- Opening Delimiter -
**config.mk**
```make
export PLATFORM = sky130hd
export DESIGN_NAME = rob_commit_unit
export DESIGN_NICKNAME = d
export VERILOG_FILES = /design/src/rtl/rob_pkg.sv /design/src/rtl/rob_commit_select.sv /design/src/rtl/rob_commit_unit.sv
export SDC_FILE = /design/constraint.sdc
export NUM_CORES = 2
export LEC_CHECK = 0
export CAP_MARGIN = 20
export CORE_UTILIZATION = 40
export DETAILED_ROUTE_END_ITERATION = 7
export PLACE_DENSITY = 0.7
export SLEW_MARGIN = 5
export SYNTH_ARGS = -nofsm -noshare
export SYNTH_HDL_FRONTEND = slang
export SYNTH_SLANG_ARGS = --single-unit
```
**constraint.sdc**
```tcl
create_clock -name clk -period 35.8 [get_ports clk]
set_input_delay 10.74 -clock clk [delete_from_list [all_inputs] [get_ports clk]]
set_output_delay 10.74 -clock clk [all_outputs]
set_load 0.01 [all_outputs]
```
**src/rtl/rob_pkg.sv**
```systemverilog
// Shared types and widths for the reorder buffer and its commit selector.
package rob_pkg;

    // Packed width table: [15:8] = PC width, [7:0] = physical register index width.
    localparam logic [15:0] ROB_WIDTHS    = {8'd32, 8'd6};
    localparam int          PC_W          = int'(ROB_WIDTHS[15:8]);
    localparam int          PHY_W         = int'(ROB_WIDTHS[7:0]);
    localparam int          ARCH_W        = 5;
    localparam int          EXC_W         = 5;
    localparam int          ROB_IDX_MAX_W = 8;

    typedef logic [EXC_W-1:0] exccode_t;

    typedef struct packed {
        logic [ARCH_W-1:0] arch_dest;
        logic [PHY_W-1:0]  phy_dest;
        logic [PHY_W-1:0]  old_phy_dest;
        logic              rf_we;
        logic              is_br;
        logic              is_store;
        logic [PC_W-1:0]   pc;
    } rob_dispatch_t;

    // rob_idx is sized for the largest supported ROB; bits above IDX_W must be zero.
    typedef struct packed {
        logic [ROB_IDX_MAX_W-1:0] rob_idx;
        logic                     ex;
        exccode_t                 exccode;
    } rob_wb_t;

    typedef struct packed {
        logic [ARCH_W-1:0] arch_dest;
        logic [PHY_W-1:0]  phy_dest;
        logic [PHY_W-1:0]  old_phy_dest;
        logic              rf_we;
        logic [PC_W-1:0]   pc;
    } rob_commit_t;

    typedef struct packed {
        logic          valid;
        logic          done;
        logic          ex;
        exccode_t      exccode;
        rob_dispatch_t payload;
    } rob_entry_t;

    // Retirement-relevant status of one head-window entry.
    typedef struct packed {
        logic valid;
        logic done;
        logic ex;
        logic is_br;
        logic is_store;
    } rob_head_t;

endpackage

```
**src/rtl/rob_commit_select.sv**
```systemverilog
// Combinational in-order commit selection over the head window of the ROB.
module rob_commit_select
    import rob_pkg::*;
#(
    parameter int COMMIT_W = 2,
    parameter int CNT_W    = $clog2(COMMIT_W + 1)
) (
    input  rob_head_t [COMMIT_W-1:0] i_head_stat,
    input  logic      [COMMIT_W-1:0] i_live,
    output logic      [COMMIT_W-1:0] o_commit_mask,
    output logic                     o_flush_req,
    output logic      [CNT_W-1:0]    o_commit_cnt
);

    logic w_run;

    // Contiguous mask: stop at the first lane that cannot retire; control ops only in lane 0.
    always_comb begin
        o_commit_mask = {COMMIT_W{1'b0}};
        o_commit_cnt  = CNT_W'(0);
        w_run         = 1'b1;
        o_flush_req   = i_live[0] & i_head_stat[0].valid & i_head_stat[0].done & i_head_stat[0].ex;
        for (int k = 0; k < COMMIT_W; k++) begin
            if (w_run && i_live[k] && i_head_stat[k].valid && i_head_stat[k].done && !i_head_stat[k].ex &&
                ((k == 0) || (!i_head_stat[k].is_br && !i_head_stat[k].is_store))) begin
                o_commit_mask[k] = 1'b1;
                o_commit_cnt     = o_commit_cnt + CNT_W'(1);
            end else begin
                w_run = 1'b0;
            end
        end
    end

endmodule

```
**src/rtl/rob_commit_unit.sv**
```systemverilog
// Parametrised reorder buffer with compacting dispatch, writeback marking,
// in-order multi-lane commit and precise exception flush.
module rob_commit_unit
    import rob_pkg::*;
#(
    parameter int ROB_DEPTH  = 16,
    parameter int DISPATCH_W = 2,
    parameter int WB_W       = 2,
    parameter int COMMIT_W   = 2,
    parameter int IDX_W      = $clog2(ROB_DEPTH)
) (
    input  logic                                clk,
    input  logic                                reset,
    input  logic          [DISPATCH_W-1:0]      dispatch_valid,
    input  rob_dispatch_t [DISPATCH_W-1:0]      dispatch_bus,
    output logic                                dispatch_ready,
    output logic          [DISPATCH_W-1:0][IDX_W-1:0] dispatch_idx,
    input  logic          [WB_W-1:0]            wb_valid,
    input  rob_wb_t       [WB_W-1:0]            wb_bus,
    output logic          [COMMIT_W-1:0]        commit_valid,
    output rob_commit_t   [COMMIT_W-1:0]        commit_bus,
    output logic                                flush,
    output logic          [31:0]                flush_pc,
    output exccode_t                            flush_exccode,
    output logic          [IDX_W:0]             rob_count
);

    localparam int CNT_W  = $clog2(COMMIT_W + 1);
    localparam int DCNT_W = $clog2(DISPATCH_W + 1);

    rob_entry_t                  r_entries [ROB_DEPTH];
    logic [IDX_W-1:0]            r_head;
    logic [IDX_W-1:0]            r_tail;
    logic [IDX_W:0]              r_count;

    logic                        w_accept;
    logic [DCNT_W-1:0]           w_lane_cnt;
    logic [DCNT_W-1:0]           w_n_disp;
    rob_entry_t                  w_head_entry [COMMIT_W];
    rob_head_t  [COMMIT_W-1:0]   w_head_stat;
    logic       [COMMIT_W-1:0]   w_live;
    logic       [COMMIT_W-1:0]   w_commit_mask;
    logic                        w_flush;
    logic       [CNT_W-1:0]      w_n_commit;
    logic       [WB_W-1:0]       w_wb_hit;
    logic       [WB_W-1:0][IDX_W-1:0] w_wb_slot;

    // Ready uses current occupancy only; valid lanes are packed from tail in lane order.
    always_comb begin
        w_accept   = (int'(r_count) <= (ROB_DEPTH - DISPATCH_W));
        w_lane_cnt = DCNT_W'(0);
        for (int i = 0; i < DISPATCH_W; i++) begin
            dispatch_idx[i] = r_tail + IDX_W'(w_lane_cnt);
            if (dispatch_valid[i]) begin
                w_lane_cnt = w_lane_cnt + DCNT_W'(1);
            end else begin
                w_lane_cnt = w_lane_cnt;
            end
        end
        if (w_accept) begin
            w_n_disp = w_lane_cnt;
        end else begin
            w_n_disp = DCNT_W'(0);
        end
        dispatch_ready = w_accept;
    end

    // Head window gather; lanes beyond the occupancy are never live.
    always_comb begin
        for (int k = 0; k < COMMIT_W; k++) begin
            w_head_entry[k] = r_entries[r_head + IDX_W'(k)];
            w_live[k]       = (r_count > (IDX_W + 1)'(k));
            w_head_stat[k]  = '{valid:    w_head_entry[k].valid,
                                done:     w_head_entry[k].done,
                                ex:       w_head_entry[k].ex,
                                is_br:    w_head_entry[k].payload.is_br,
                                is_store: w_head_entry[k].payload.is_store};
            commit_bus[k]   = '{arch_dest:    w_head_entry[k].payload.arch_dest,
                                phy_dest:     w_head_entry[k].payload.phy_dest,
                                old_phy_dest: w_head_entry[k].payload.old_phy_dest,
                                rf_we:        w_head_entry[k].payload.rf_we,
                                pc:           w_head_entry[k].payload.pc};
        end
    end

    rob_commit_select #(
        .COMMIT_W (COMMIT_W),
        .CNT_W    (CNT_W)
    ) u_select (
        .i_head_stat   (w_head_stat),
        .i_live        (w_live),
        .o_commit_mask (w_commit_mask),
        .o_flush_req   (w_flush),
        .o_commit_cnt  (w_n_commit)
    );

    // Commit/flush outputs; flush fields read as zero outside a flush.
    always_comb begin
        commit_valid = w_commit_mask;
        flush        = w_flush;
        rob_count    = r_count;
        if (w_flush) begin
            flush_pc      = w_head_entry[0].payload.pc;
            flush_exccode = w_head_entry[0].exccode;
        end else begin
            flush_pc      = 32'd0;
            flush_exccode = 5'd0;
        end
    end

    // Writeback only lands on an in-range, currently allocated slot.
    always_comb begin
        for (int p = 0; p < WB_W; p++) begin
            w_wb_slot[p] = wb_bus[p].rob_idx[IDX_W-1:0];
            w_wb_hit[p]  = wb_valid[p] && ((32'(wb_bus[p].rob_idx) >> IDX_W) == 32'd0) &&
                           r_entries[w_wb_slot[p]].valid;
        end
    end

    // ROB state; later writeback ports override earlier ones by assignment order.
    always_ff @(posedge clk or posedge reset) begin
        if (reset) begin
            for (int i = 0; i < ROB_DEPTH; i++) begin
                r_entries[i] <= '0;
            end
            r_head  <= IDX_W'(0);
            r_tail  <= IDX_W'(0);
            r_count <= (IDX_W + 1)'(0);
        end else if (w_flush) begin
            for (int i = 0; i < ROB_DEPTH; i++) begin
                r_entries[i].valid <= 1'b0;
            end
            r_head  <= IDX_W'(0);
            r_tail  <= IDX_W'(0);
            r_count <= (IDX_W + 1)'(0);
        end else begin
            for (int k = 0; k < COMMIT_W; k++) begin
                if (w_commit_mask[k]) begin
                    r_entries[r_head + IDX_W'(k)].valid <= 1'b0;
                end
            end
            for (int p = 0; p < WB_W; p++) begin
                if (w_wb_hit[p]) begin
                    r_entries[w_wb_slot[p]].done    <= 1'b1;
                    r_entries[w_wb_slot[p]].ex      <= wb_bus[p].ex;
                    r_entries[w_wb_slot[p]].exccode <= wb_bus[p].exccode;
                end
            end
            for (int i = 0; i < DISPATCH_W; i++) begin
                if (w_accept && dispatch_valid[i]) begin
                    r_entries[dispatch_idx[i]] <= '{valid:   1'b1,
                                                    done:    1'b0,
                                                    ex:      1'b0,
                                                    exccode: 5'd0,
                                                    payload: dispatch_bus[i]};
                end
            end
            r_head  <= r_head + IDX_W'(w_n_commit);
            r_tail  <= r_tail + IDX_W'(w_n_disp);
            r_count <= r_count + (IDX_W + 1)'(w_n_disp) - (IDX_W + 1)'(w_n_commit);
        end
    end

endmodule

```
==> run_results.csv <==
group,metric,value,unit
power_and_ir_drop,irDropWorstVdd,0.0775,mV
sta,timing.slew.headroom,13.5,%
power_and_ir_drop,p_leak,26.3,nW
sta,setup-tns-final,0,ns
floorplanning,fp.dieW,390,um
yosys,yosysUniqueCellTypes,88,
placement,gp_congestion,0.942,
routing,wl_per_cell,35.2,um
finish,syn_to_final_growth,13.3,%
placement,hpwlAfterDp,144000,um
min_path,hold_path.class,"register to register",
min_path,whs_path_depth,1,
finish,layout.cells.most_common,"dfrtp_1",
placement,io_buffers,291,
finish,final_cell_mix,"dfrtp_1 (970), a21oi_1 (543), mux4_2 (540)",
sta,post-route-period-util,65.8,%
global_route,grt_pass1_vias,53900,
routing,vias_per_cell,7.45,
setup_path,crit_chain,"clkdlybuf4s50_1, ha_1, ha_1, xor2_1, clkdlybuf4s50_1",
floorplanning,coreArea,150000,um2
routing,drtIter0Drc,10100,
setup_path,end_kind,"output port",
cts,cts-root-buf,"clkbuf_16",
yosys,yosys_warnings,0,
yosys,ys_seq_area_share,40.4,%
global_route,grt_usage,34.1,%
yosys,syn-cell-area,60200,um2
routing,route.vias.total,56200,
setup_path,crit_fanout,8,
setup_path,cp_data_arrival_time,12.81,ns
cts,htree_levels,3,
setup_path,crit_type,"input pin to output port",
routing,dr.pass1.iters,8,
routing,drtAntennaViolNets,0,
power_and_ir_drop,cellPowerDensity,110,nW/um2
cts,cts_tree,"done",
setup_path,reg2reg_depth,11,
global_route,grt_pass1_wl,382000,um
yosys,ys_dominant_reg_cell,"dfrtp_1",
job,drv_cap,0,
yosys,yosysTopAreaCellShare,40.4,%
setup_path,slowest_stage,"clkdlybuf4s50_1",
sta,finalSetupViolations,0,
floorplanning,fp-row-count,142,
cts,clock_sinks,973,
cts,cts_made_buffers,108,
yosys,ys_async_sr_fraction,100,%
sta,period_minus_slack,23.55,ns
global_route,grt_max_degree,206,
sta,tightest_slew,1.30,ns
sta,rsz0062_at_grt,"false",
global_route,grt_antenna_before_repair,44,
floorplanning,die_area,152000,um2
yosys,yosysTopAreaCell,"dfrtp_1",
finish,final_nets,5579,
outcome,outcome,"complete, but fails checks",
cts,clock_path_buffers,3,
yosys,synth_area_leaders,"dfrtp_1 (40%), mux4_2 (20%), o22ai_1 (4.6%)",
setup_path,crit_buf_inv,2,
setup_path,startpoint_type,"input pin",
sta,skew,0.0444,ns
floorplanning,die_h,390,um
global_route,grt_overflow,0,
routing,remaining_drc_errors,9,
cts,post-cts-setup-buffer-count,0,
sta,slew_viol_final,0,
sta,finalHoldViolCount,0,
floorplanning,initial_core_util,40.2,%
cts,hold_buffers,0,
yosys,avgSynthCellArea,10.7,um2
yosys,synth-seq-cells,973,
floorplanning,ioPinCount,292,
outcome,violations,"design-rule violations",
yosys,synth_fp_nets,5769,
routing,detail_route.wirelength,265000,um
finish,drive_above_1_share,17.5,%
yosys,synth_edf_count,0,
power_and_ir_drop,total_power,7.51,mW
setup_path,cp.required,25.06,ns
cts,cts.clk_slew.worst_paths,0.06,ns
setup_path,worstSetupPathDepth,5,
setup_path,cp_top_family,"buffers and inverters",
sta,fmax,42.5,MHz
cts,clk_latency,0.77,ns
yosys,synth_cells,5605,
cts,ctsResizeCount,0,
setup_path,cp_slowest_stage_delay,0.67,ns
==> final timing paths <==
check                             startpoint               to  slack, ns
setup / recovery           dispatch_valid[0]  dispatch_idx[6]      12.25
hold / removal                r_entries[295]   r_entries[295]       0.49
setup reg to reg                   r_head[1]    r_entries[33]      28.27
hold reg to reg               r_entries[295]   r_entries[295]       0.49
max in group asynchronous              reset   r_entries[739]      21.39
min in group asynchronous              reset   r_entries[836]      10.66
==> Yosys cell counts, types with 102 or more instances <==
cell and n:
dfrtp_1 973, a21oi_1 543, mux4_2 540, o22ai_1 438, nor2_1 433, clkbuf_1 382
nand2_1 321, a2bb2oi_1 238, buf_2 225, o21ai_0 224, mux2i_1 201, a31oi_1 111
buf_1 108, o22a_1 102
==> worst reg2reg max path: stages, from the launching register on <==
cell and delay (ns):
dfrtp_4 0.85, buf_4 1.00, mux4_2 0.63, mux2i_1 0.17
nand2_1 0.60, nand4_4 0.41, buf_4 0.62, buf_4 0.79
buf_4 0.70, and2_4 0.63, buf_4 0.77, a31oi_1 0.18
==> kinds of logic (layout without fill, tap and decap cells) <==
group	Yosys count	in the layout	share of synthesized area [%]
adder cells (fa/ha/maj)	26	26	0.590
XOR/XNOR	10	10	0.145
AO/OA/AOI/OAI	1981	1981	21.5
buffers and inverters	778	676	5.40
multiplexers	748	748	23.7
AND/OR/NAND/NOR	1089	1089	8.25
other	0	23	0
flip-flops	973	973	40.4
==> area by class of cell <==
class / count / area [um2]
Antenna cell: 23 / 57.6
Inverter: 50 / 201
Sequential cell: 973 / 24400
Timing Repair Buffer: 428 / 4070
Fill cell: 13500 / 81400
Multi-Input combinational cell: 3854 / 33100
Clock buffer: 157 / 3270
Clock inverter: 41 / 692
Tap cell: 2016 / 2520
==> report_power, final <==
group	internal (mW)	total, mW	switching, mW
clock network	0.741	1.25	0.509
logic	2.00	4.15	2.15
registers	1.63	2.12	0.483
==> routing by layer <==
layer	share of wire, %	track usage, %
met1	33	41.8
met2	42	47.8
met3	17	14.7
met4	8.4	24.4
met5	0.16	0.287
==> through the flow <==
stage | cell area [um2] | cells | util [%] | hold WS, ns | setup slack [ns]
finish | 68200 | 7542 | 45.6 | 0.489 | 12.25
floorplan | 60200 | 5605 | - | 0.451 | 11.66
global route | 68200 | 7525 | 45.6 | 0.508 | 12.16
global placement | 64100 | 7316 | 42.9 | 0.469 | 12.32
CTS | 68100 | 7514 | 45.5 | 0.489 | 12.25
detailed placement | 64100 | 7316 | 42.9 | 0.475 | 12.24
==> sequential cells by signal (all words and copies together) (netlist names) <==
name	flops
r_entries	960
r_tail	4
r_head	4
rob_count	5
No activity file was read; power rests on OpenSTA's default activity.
- Closing Delimiter -
- TASK STATEMENT
Tally every line in the listing that holds "reset" and answer with the total only.

- FINAL ANSWER
5